I had one of those yowza, take-a-deep-breath-and-try-not-to-cry parental moments the other day with my son.
We were talking about the school talent show, of all things. He had originally planned to form a band with a group of his buddies but all of their “rehearsals” had deteriorated into impromptu soccer games and water fights, so the budding Beatles never blossomed. They never even came up with a name for the band, which, as we all know, is the best part of being in a band.
Instead, a group of the boys decided to form a mime troupe and neglected to invite Koss. There’s a sentence I never imagined I’d write. Not that he had the slightest desire to climb his way out of an imaginary box-after years of seeing his father mock mimes, the mere idea of giving it a try was a genetic impossibility-but Koss was still sad that he hadn’t been asked.
I felt sure his friends hadn’t meant to hurt his feelings, and Koss agreed. But when I helpfully suggested that he let them know how he felt, he rolled his eyes at me and said the words I’ll never forget: “Mom, guys don’t do that. We act like nothing happened and move on.”
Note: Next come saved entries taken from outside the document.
## config.mk

```make
export PLATFORM = sky130hd
export DESIGN_NAME = hysteresis_counter_table
export DESIGN_NICKNAME = d
export VERILOG_FILES = /design/src/rtl/hysteresis_counter_table.sv
export SDC_FILE = /design/constraint.sdc
export NUM_CORES = 1
export LEC_CHECK = 0
export CORE_MARGIN = 2
export CORE_UTILIZATION = 57
export DETAILED_ROUTE_END_ITERATION = 6
export PLACE_DENSITY = 0.78
export SLEW_MARGIN = 0
export SYNTH_ARGS = -nofsm -noshare
export SYNTH_HDL_FRONTEND = slang
export SYNTH_SLANG_ARGS = --single-unit
export TNS_END_PERCENT = 20
```

## constraint.sdc

```tcl
create_clock -name clock -period 2.5 [get_ports clock]
set_clock_uncertainty 0.05 [all_clocks]
set_input_delay 0.375 -clock clock [delete_from_list [all_inputs] [get_ports clock]]
set_output_delay 0.375 -clock clock [all_outputs]
set_load 0.1 [all_outputs]
```

## src/rtl/hysteresis_counter_table.sv

```systemverilog
// Table of saturating hysteresis counters with a one-entry-per-cycle clear sweep.
// Optional HYSTERESIS_COUNTER_TABLE_READ_BYPASS_EN forwards a same-cycle update to the read port.
module hysteresis_counter_table #(
    parameter int DEPTH       = 16,
    parameter int DEPTH_LOG2  = $clog2(DEPTH),
    parameter int RANGE       = 4,
    parameter int RANGE_LOG2  = $clog2(RANGE),
    parameter int RESET_VALUE = 0,
    parameter int COERCIVITY  = 1
) (
    input  logic                  clock,
    input  logic                  resetn,
    input  logic                  clear,
    output logic                  busy,
    input  logic                  read_enable,
    input  logic [DEPTH_LOG2-1:0] read_index,
    output logic [RANGE_LOG2-1:0] read_count,
    output logic                  read_prediction,
    input  logic                  update_enable,
    input  logic [DEPTH_LOG2-1:0] update_index,
    input  logic                  update_increment,
    input  logic                  update_decrement
);

    // state    | meaning
    // IDLE     | normal operation, updates accepted
    // CLEARING | sweeping RESET_VALUE into entries 0..DEPTH-1, updates dropped
    typedef enum logic {ST_IDLE, ST_CLEARING} state_t;

    localparam logic [RANGE_LOG2-1:0] HALF_LOW  = RANGE_LOG2'(RANGE / 2 - 1);
    localparam logic [RANGE_LOG2-1:0] HALF_HIGH = RANGE_LOG2'(RANGE / 2);
    localparam logic [RANGE_LOG2-1:0] JUMP_HIGH = RANGE_LOG2'(RANGE / 2 + COERCIVITY);
    localparam logic [RANGE_LOG2-1:0] JUMP_LOW  = RANGE_LOG2'(RANGE / 2 - 1 - COERCIVITY);
    localparam logic [RANGE_LOG2-1:0] MAX_COUNT = RANGE_LOG2'(RANGE - 1);
    localparam logic [RANGE_LOG2-1:0] MIN_COUNT = RANGE_LOG2'(0);
    localparam logic [RANGE_LOG2-1:0] ONE_COUNT = RANGE_LOG2'(1);
    localparam logic [RANGE_LOG2-1:0] RST_COUNT = RANGE_LOG2'(RESET_VALUE);
    localparam logic [DEPTH_LOG2-1:0] LAST_IDX  = DEPTH_LOG2'(DEPTH - 1);
    localparam logic [DEPTH_LOG2-1:0] ONE_IDX   = DEPTH_LOG2'(1);

    state_t                  state;
    state_t                  next_state;
    logic [DEPTH_LOG2-1:0]   sweep_index;
    logic [RANGE_LOG2-1:0]   counts [DEPTH];
    logic                    update_accept;
    logic [RANGE_LOG2-1:0]   current;
    logic [RANGE_LOG2-1:0]   updated;
    logic [RANGE_LOG2-1:0]   read_value;

    always_comb begin
        next_state = state;
        case (state)
            ST_IDLE:     if (clear) next_state = ST_CLEARING;
            ST_CLEARING: if (sweep_index == LAST_IDX) next_state = ST_IDLE;
            default:     next_state = ST_IDLE;
        endcase
    end

    // The cycle that samples clear in IDLE also drops its update.
    assign update_accept = update_enable && (state == ST_IDLE) && !clear;
    assign current       = counts[update_index];

    always_comb begin
        updated = current;
        if (update_increment && !update_decrement) begin
            if (current == HALF_LOW)
                updated = JUMP_HIGH;
            else if (current != MAX_COUNT)
                updated = current + ONE_COUNT;
        end else if (update_decrement && !update_increment) begin
            if (current == HALF_HIGH)
                updated = JUMP_LOW;
            else if (current != MIN_COUNT)
                updated = current - ONE_COUNT;
        end
    end

    always_comb begin
        read_value = counts[read_index];
`ifdef HYSTERESIS_COUNTER_TABLE_READ_BYPASS_EN
        if (update_accept && (read_index == update_index))
            read_value = updated;
`endif
    end

    always_ff @(posedge clock or negedge resetn) begin
        if (!resetn) begin
            state           <= ST_IDLE;
            busy            <= 1'b0;
            sweep_index     <= '0;
            read_count      <= '0;
            read_prediction <= 1'b0;
            for (int i = 0; i < DEPTH; i++)
                counts[i] <= RST_COUNT;
        end else begin
            state <= next_state;
            busy  <= (next_state == ST_CLEARING);
            if (state == ST_CLEARING)
                sweep_index <= (sweep_index == LAST_IDX) ? '0 : sweep_index + ONE_IDX;
            if (read_enable) begin
                read_count      <= read_value;
                read_prediction <= (read_value >= HALF_HIGH);
            end
            for (int i = 0; i < DEPTH; i++) begin
                if ((state == ST_CLEARING) && (sweep_index == DEPTH_LOG2'(i)))
                    counts[i] <= RST_COUNT;
                else if (update_accept && (update_index == DEPTH_LOG2'(i)))
                    counts[i] <= updated;
            end
        end
    end

endmodule

```

======== Yosys cells after proc, flatten, opt, wreduce, memory -nomap -nowiden ========
Cells that the tools add are included.
operators by class
  reduce and logical (&&, ||, !) cells .... 58
  equality and inequality tests ........... 33
  order comparisons ....................... 3
  multiplexer cells ....................... 48
  $add $sub $neg .......................... 3
  bitwise gates (word level) .............. 3
operator list
  cell                                                                   number
  2-bit two-way mux                                                      42
  4-bit equality test, second input constant                             16
  1-bit logical AND                                                      36
  2-bit nonzero test                                                     17
  4-bit by 3-bit equality test with 1-bit output, second input constant  8
  2-bit binary-select mux with 4-bit select                              2
  4-bit by 2-bit equality test with 1-bit output, second input constant  4
  5-bit >= comparator, second input constant                             2
  4-bit NOT with 5-bit output                                            2
  4-bit by 1-bit equality test with 1-bit output, second input constant  2
  4-bit zero test                                                        2
  4-bit by 1-bit adder with 4-bit output, second input constant          1
  4-bit two-way mux                                                      1
  1-bit zero test                                                        3
  2-bit by 1-bit adder with 2-bit output, second input constant          1
  2-bit by 1-bit equality test with 1-bit output, second input constant  1
  2-bit equality test, second input constant                             1
  2-bit >= comparator, second input constant                             1
  1-bit two-way mux                                                      2
  2-bit inequality test, second input constant                           1
  1-bit case mux with 2 select lines                                     1
  2-bit by 1-bit subtractor with 2-bit output, second input constant     1
  1-bit NOT                                                              1
word-level totals
  input port bits ......................... 15
  logic and storage cells ................. 168
  output and inout bits ................... 4
  bits in registers ....................... 40

======== Depth between registers and ports, before layout ========
  word-level depth ........................ 11
  gate-level depth with buffers ........... 8
  mapped depth without buffers ............ 6

======== Worst setup path before layout ========
No wires, ideal clock.
  path type ............................... input to register
  start ................................... input port update_index[2]
  end ..................................... register counts[7] (netlist name)
  path slack .............................. 0.438 ns
  stages on the path ...................... 8
  buffers on the path ..................... 3
  setup time .............................. 0.130 ns
  data arrival time ....................... 1.882 ns
  cell sequence ........................... buf_6 > buf_6 > mux4_2 > mux2i_1 > mux2i_2 > a31oi_4 > buf_6 > o22ai_1
on the way
  longest elaborated chain between the ends .. 11
  elaborated cells between the ends (all ways) .. 21
RTL lines
  what                                                                               line    text
  from (decl)                                                                        20      input logic [DEPTH_LOG2-1:0] update_index,
  4-bit NOT with 5-bit output (implied by the code)                                  61      assign current = counts[update_index];
  2-bit binary-select mux with 4-bit select                                          61
  2-bit two-way mux (implied by the code) (2 in series)                              61
  2-bit by 1-bit subtractor with 2-bit output or 2-bit nonzero test (tied branches)  74, 73
  2-bit two-way mux                                                                  73      else if (current != MIN_COUNT)
  2-bit two-way mux                                                                  71      if (current == HALF_HIGH)
  2-bit two-way mux                                                                  70      end else if (update_decrement && !update_increment) begin
  2-bit two-way mux                                                                  65      if (update_increment && !update_decrement) begin
  2-bit two-way mux                                                                  107     else if (update_accept && (update_index == DEPTH_LOG2'(i)))
  2-bit two-way mux                                                                  105     if ((state == ST_CLEARING) && (sweep_index == DEPTH_LOG2'(i)))
  to (signal, indexed assignment)                                                    108     counts[i] <= updated;
  to (decl)                                                                          44      logic [RANGE_LOG2-1:0] counts [DEPTH];
Several ways; a longest one is shown, not always the timed one. The select of a mux whose other input is x is not followed.
A chain may end at the register's enable or synchronous reset.

======== Final worst setup path ========
  start ................................... input port update_index[2]
  end ..................................... register counts[0] (netlist name)
The elaborated chain is that of the path after synthesis.

==> run metrics <==
status=finished, final reports clean; core region area=around 4300 um2; total inserted antenna cells=0; Worst-Margin Slew=0.903 ns; worst-case reg-to-reg path depth=6; Row Count=24; first-pass GRT wire length=10800 um; min cycle time layout=2.31 ns; crit path DAT=2.44 ns; power per cell area=661 nW/um2; Die Span Y=70.5 um; worst min path class=input pin to asynchronous set/reset pin; post-CTS setup buffer count=0; Layout Utilization=67.5%; Hold-fix buffers, CTS=0; CTS Buf Count=5; Overflow after GRT=0; TritonRoute pass-1 iters=5; fin cells=around 310; area of the multi-input gates=between 1000 and 1500 um2; Net Count, Synth=255; CP Capture Type=flip-flop; Reg clk slew, reported paths=0.08 ns; Final HPWL DP=4710 um; CP Max Fanout=16; Max-Cap Viols=0; Synth top area share=39.8%; f_max=0.433 GHz; R2R setup slack=~0.48 ns; Crit path largest cell delay=0.51 ns; drt total wl=6260 um; Slew headroom=39.8%; IO Count=19; routed len/inst=around 20 um; Reg area=1000 um2; syn_area_per_cell=10.7 um2; crit-path leading delay family=buffers and inverters; # DRC=0; post-synthesis sequential area ratio=39.8%; crit-path cells=clkdlybuf4s50_1, buf_12, mux4_2, mux2i_1, nand3_2, a31oi_2, buf_4, o21ai_0; LEAKAGE=around 1.2 nW; CP Launch Type=input pin; area leader, netlist=dfrtp_1; vias per cell=6.70; Power Total=0.00192 W; H-tree Lvls=2; RSZ-0062 raised after global routing=no; CP Data Required Time=2.63 ns; gpl congestion=0.979; CTS tree=yes; Reg2Reg Launch Point=counts[22]$_DFFE_PN0P_; vias in the first global route=2094; die area=4960 um2; dpl cells=305; DIE WIDTH=70.5 um; Area Overhead vs Synth=15.2%; CP Buf/Inv Count=3; Fillers=332; Hold Vio Cnt, Final=0; layout cells sized above 1=21.5%; number of buffers added on ports=18; YS warnings=0; post-route ant nets=0; FF+latch count, synth=40; Tcrit/Tclk final=92.5%; initial antenna violation count=0; GRT Total Usage=28.4%; detailed-route via count=2098; Critical Setup Path Class=input pin to flip-flop; CTS root buf=clkbuf_8; Synth Flop Type=dfrtp_1; reg2reg end=counts[21]$_DFFE_PN0P_; Gates resized, CTS repair=0; drt first-iter violations=254; synth top area cells=dfrtp_1 (40%), mux4_2 (13%), nand3_1 (6.0%); Initial Util=58.6%; CTS Sinks=40; Peak VDD IR=0.000543 V; FFs w/ async S/R, synth=100%; Final Max Tran Viols=0; synth unique cells=43; synthesized area=2520 um2; largest net degree at the start of global routing=41; CTS max path bufs=2; Setup Viol. Count Final=0; Worst-Skew Late Latency=0.30 ns; Mapped Cells=236; Post-synth EDFFs=0; fin nets=279; Worst path slowest cell=clkdlybuf4s50_1
flip-flops by register name, indices dropped and copies added, names as in the netlist:
| register | cells |
|---|---|
| counts | 32 |
| read_count | 2 |
| read_prediction | 1 |
| state | 1 |
| sweep_index | 4 |
cell type report:
| class | instances | area share (%) |
|---|---|---|
| repair buffers | 34 | 11.6 |
| clock inverters | 3 | 0.647 |
| multi-input cells | 175 | 48.1 |
| inverters | 4 | 0.518 |
| clock buffers | 5 | 2.37 |
| well taps | 52 | 2.24 |
| flip-flops and latches | 40 | 34.5 |
where the power goes:
part           internal, W  switching [W]
registers         0.000721       0.000123
clock network     0.000194       0.000238
logic             0.000246       0.000394
total              0.00116       0.000755
placed cells by master (no fill, tap or decap), types with 2 or more instances in the layout:
master           synthesis  final
mux2i_1                  7      7
o22ai_1                  2      2
inv_1                    4      4
o311ai_0                 4      4
clkbuf_8                 0      5
o21ai_0                 10     10
and4_1                   2      2
buf_12                   0      4
clkdlybuf4s50_1          0     13
nand2_1                 20     20
xnor2_1                  2      2
buf_4                    2     16
nand2b_1                 6      6
ha_1                     4      4
o21ai_1                  9      9
nor2b_1                  8      8
clkinv_2                 0      2
nor2_1                   6      6
o211ai_1                 5      5
nand4_1                  4      4
dfrtp_1                 40     40
mux2_2                   4      4
o221ai_1                 2      2
mux4_2                  15     15
o31ai_1                 15     15
or2_2                    2      2
o41ai_1                  3      3
nand3_1                 30     30
cells in the mapped netlist, types with 3 or more instances:
library cell	instances
nor2b_1	8
ha_1	4
o21ai_0	10
inv_1	4
nand3_1	30
nand2_1	20
o211ai_1	5
o21ai_1	9
o31ai_1	15
clkbuf_1	5
dfrtp_1	40
mux2i_1	7
nand4_1	4
nand2b_1	6
o311ai_0	4
mux4_2	15
buf_6	4
nor2_1	6
buf_2	4
mux2_2	4
o41ai_1	3
layer usage:
layer | track usage [%] | vias up | share of wire, %
met1 | 38.6 | 1006 | 41
li1 | - | 960 | -
met2 | 44.4 | 115 | 47
met5 | 0 | - | 0
met4 | 11.8 | 0 | 3.1
met3 | 5.92 | 17 | 8.6
metrics by stage:
step	area (um2)	hold slack (ns)	setup slack [ns]	setup TNS (ns)
final	2900	0.142	0.188	0
after global placement	2810	0.444	-0.0478	-0.567
after detailed placement	2810	0.452	-0.103	-2.09
after floorplan	2520	0.0294	0.438	0
after global routing	2900	0.212	0.0498	0
after CTS	2900	0.179	0.187	0
logic make-up after synthesis:
family,Yosys count,synth area share (%)
fa+ha+maj,4,1.99
compound gates,56,16.1
xor+xnor,2,0.696
simple gates,86,18.1
buf+inv,21,4.82
mux,27,18.5
flops,40,39.8
worst max-delay path by stage:
stage / startpoint / end / slack, ns / cells past startpoint
after global routing: update_index[2] / counts[0]$_DFFE_PN0P_ / 0.05 / 8
after detailed placement: update_index[2] / counts[21]$_DFFE_PN0P_ / -0.10 / 8
after CTS: update_index[2] / counts[0]$_DFFE_PN0P_ / 0.19 / 8
final: update_index[2] / counts[0]$_DFFE_PN0P_ / 0.19 / 8
after floorplan: update_index[2] / counts[7]$_DFFE_PN0P_ / 0.44 / 8
after global placement: update_index[2] / counts[7]$_DFFE_PN0P_ / -0.05 / 8
Power figures use the tool's default switching activity.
Why don’t you just mime an imaginary dagger stabbing through my broken heart?
When in the world had my tender, sweet, communicative little boy become, well, a guy?
Sure there had been symptoms over the years: plenty of fart jokes, burps, air guitars, sweaty socks and ESPN. But a certain tenderness had remained in my boy, despite all of the testosterone-fortified mayhem. I even worried that he was too tender sometimes. He cried more readily than most of his buddies and would obsess in great detail and for long periods of time when his razor-sharp radar detected a minute slight from a teacher or a friend. Truthfully, his hypersensitivity reminded me of my own thin skin and I worried about the future of his tender heart in the big, bad world.
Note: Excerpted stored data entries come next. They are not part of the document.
`src/rtl/phy_tx_pkg.sv`:
```
// Shared types and helpers for the phy_tx_stripe transmit un-striper.
package phy_tx_pkg;

  typedef enum logic {
    ST_IDLE = 1'b0,
    ST_SEND = 1'b1
  } state_e;

  localparam logic [7:0] IDLE_SYM_DEFAULT = 8'hBC;

  // Width of a lane index; never narrower than one bit.
  function automatic int unsigned lane_w(input int unsigned lanes);
    return (lanes > 1) ? $clog2(lanes) : 1;
  endfunction

endpackage

```
`src/rtl/phy_tx_lane_fifo.sv`:
```
// Per-lane FIFO: push refused when full, no empty bypass, head word always visible on dout.
module phy_tx_lane_fifo #(
  parameter int unsigned DATA_W = 8,
  parameter int unsigned DEPTH  = 4
) (
  input  logic                        clk,
  input  logic                        reset_L,
  input  logic                        push,
  input  logic                        pop,
  input  logic [DATA_W-1:0]           din,
  output logic [DATA_W-1:0]           dout,
  output logic [$clog2(DEPTH):0]      count,
  output logic                        full
);

  localparam int unsigned AW = (DEPTH > 1) ? $clog2(DEPTH) : 1;
  localparam int unsigned CW = $clog2(DEPTH) + 1;

  logic [DATA_W-1:0] mem_q [DEPTH];
  logic [DATA_W-1:0] mem_d [DEPTH];
  logic [AW-1:0]     wr_q, wr_d;
  logic [AW-1:0]     rd_q, rd_d;
  logic [CW-1:0]     cnt_q, cnt_d;
  logic              push_ok;
  logic              pop_ok;

  assign full  = (cnt_q == CW'(DEPTH));
  assign count = cnt_q;
  assign dout  = mem_q[rd_q];

  always_comb begin
    mem_d   = mem_q;
    wr_d    = wr_q;
    rd_d    = rd_q;
    cnt_d   = cnt_q;
    push_ok = push && !full;
    pop_ok  = pop && (cnt_q != '0);
    if (push_ok) begin
      mem_d[wr_q] = din;
      wr_d        = wr_q + AW'(1);
    end
    if (pop_ok) begin
      rd_d = rd_q + AW'(1);
    end
    case ({push_ok, pop_ok})
      2'b10:   cnt_d = cnt_q + CW'(1);
      2'b01:   cnt_d = cnt_q - CW'(1);
      default: cnt_d = cnt_q;
    endcase
  end

  // Storage carries no reset; validity is tracked by the pointers and count.
  always_ff @(posedge clk) begin
    mem_q <= mem_d;
  end

  always_ff @(posedge clk or negedge reset_L) begin
    if (!reset_L) begin
      wr_q  <= '0;
      rd_q  <= '0;
      cnt_q <= '0;
    end else begin
      wr_q  <= wr_d;
      rd_q  <= rd_d;
      cnt_q <= cnt_d;
    end
  end

endmodule

```
`src/rtl/phy_tx_stripe.sv`:
```
// Transmit un-striper: LANES per-lane FIFOs drained as gapless frames, one word per cycle.
// Build option PHY_TX_IDLE_EN: drive IDLE_SYM on data_out whenever valid_out is low.
module phy_tx_stripe
  import phy_tx_pkg::*;
#(
  parameter int unsigned      LANES    = 4,
  parameter int unsigned      DATA_W   = 8,
  parameter int unsigned      DEPTH    = 4,
  parameter logic [DATA_W-1:0] IDLE_SYM = DATA_W'(IDLE_SYM_DEFAULT)
) (
  input  logic                        clk,
  input  logic                        reset_L,
  input  logic [LANES*DATA_W-1:0]     data_in,
  input  logic [LANES-1:0]            valid_in,
  output logic [LANES-1:0]            ready_out,
  output logic [DATA_W-1:0]           data_out,
  output logic                        valid_out,
  output logic [lane_w(LANES)-1:0]    lane_out,
  output logic [LANES-1:0]            overflow
);

  localparam int unsigned LW = lane_w(LANES);
  localparam int unsigned CW = $clog2(DEPTH) + 1;
`ifdef PHY_TX_IDLE_EN
  localparam logic IDLE_EN = 1'b1;
`else
  localparam logic IDLE_EN = 1'b0;
`endif
  localparam logic [DATA_W-1:0] RST_DATA = IDLE_EN ? IDLE_SYM : '0;

  state_e            state_q, state_d;
  logic [LW-1:0]     ptr_q, ptr_d;
  logic [DATA_W-1:0] data_q, data_d;
  logic              valid_q, valid_d;
  logic [LW-1:0]     lane_q, lane_d;
  logic [LANES-1:0]  ovf_q, ovf_d;

  logic [LANES-1:0]  push;
  logic [LANES-1:0]  pop;
  logic [LANES-1:0]  full;
  logic [DATA_W-1:0] head [LANES];
  logic [CW-1:0]     cnt  [LANES];
  logic              all_ge1;
  logic              front_ge1;
  logic              last_ge2;
  logic              pop_en;
  logic [LW-1:0]     pop_lane;

  assign ready_out = ~full;
  assign push      = valid_in & ~full;
  assign data_out  = data_q;
  assign valid_out = valid_q;
  assign lane_out  = lane_q;
  assign overflow  = ovf_q;

  for (genvar g = 0; g < LANES; g++) begin : g_lane
    phy_tx_lane_fifo #(
      .DATA_W(DATA_W),
      .DEPTH (DEPTH)
    ) u_fifo (
      .clk    (clk),
      .reset_L(reset_L),
      .push   (push[g]),
      .pop    (pop[g]),
      .din    (data_in[g*DATA_W +: DATA_W]),
      .dout   (head[g]),
      .count  (cnt[g]),
      .full   (full[g])
    );
  end

  // Frame readiness; the last lane needs a second word to chain a frame because its head is popped now.
  always_comb begin
    front_ge1 = 1'b1;
    for (int i = 0; i < LANES - 1; i++) begin
      if (cnt[i] == '0) front_ge1 = 1'b0;
    end
    all_ge1  = front_ge1 && (cnt[LANES-1] != '0);
    last_ge2 = (cnt[LANES-1] >= CW'(2));
  end

  always_ff @(posedge clk or negedge reset_L) begin
    if (!reset_L) begin
      state_q <= ST_IDLE;
      ptr_q   <= '0;
      data_q  <= RST_DATA;
      valid_q <= 1'b0;
      lane_q  <= '0;
      ovf_q   <= '0;
    end else begin
      state_q <= state_d;
      ptr_q   <= ptr_d;
      data_q  <= data_d;
      valid_q <= valid_d;
      lane_q  <= lane_d;
      ovf_q   <= ovf_d;
    end
  end

  always_comb begin
    state_d = state_q;
    case (state_q)
      ST_IDLE: if (all_ge1) state_d = ST_SEND;
      ST_SEND: if ((ptr_q == LW'(LANES - 1)) && !(front_ge1 && last_ge2)) state_d = ST_IDLE;
      default: state_d = ST_IDLE;
    endcase
  end

  // Lane 0 is popped on the cycle the frame is recognised so it lands in the output register at once.
  always_comb begin
    pop      = '0;
    pop_en   = 1'b0;
    pop_lane = '0;
    ptr_d    = '0;
    data_d   = IDLE_EN ? IDLE_SYM : data_q;
    valid_d  = 1'b0;
    lane_d   = lane_q;
    ovf_d    = ovf_q | (valid_in & full);
    case (state_q)
      ST_IDLE: pop_en = all_ge1;
      ST_SEND: begin
        pop_en   = 1'b1;
        pop_lane = ptr_q;
      end
      default: pop_en = 1'b0;
    endcase
    if (pop_en) begin
      pop[pop_lane] = 1'b1;
      data_d        = head[pop_lane];
      valid_d       = 1'b1;
      lane_d        = pop_lane;
      ptr_d         = (pop_lane == LW'(LANES - 1)) ? '0 : pop_lane + LW'(1);
    end
  end

endmodule

```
My husband, who has never been accused of sensitivity, would often address Koss’s tender moments with a joking cackle of, “suck it up, buttercup.” My father, who never had any sons of his own, taught his grandson that, “pain is your friend,” a catch-all phrase meant to address any pain, physical or emotional, that might possibly prevent you from scoring the next goal, kicking the next ball or simply getting up and getting on with it.
Not that there was any overt sexism involved in these terse responses to life’s ups and downs. I had heard the “pain is your friend” adage from dad plenty of times over the years, and I think the stink of the stinkeye I gave my husband the one and only time he dared to tell me to “suck it up, buttercup” was more than sufficient to shut down that mode of communication-permanently. I’m just saying that my husband and father aren’t insensitive solely to Koss, they’re insensitive to everyone. Very egalitarian.
Resilience is a good thing to develop, right? But I still can’t help feeling sad that my little boy is becoming a big guy, which unfortunately seems to include the requisite rite of passage of sucking his emotions right back into his pointy little Adam’s apple.
No wonder there’s a lump stuck in my throat.